═══ Data supplied

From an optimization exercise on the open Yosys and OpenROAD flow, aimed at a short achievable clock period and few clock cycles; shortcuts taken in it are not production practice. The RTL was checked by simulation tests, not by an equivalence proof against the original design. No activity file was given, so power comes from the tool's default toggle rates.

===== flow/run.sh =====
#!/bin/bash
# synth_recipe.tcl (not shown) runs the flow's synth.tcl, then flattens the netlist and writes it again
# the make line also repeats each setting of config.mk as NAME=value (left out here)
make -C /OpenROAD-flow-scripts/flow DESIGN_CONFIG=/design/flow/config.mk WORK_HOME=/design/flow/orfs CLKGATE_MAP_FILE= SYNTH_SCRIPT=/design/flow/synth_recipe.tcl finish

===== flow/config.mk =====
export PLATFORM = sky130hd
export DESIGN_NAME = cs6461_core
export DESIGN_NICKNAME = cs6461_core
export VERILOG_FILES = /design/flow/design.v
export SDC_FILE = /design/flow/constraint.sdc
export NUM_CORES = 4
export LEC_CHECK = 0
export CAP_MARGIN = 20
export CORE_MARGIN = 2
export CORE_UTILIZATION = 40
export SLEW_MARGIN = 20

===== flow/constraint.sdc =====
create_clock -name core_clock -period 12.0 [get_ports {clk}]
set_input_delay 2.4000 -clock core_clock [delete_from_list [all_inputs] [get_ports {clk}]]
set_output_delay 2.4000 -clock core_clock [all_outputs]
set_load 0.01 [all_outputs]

══════
═══ Data supplied

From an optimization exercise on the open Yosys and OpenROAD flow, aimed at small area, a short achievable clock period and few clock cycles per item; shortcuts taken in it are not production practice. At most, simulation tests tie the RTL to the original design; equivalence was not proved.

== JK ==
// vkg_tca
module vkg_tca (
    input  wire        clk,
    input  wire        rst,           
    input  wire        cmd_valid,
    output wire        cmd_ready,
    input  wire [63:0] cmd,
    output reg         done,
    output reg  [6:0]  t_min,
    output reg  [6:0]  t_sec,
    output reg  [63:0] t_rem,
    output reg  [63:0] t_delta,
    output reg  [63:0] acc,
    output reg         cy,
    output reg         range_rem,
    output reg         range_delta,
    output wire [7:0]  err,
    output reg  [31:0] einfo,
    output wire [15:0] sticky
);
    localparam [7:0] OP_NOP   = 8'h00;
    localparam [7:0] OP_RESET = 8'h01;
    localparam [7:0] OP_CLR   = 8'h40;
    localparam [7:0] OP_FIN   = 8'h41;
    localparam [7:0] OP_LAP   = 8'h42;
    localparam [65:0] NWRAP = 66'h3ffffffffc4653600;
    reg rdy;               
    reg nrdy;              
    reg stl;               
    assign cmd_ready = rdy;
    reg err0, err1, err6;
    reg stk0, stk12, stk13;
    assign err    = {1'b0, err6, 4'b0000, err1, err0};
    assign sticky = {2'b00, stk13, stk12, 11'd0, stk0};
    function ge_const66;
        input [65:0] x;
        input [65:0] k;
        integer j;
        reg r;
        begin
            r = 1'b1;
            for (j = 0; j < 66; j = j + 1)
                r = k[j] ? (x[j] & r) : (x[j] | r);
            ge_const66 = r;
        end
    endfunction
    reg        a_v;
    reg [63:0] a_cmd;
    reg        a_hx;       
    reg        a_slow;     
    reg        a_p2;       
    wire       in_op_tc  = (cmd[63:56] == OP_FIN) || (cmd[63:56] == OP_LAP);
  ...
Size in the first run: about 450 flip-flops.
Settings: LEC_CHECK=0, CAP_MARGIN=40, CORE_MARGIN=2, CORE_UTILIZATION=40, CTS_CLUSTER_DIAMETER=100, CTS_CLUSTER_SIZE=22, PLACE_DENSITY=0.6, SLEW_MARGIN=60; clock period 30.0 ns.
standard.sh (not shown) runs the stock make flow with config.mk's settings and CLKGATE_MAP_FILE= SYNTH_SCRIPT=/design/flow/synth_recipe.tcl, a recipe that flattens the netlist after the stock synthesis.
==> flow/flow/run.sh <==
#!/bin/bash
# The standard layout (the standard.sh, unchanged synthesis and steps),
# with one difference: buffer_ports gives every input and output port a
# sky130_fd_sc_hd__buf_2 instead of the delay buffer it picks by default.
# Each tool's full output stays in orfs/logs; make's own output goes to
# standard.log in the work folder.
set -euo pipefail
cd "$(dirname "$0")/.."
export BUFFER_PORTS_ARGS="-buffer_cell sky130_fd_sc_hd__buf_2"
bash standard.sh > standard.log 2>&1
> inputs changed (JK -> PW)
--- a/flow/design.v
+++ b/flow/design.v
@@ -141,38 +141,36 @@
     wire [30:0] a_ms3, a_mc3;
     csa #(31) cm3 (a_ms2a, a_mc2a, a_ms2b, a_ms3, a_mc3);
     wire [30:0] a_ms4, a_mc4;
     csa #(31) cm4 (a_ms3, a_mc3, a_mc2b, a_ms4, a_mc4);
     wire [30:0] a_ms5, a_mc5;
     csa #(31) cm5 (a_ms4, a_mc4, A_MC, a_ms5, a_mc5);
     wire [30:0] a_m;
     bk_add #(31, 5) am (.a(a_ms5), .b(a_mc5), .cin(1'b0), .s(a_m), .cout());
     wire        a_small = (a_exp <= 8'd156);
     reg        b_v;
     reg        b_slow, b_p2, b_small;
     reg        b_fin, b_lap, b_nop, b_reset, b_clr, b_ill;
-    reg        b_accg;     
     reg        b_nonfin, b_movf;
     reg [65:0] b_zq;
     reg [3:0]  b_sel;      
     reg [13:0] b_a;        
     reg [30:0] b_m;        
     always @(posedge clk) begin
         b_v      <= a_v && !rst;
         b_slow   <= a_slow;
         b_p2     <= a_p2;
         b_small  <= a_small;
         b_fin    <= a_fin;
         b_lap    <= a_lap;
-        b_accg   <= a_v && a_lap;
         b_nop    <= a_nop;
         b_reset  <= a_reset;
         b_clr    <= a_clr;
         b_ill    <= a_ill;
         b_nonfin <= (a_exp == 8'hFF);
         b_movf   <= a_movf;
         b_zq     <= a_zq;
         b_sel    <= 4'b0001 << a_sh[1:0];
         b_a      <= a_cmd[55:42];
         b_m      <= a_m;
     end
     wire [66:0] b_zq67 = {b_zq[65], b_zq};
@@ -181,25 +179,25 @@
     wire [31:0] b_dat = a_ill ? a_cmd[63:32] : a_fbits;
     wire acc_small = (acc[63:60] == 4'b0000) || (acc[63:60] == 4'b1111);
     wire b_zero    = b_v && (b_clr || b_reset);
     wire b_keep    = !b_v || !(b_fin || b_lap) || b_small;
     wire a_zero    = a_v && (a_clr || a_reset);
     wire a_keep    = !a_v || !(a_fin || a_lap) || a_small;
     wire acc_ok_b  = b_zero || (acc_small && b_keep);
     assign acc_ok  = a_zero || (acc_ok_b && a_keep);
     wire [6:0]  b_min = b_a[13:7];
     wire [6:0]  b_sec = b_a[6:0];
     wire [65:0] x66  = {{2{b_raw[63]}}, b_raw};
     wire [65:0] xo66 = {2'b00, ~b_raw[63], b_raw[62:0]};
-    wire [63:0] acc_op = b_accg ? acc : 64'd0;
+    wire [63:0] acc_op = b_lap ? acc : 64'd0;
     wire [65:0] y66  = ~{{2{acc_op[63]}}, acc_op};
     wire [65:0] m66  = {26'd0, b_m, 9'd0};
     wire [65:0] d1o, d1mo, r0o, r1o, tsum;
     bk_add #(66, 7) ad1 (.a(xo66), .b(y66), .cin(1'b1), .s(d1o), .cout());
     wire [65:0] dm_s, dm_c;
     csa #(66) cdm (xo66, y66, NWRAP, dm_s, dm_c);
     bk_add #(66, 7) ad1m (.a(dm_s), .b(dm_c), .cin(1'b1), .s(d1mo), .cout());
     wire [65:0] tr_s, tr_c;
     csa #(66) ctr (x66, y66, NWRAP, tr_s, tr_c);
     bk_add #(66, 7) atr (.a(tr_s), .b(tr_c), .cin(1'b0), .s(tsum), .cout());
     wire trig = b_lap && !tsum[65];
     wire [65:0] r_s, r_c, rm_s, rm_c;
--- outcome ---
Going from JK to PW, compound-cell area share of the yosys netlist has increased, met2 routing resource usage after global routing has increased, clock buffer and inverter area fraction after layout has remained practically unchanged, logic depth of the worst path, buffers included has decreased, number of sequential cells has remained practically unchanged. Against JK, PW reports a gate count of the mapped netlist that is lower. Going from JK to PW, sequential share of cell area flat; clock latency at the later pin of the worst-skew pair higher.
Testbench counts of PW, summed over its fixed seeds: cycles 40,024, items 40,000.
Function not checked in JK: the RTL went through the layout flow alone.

══════

What the exercise asks
Throughout the data, tally the lines that hold the string "taken" and report the tally alone.

Exercise answer
2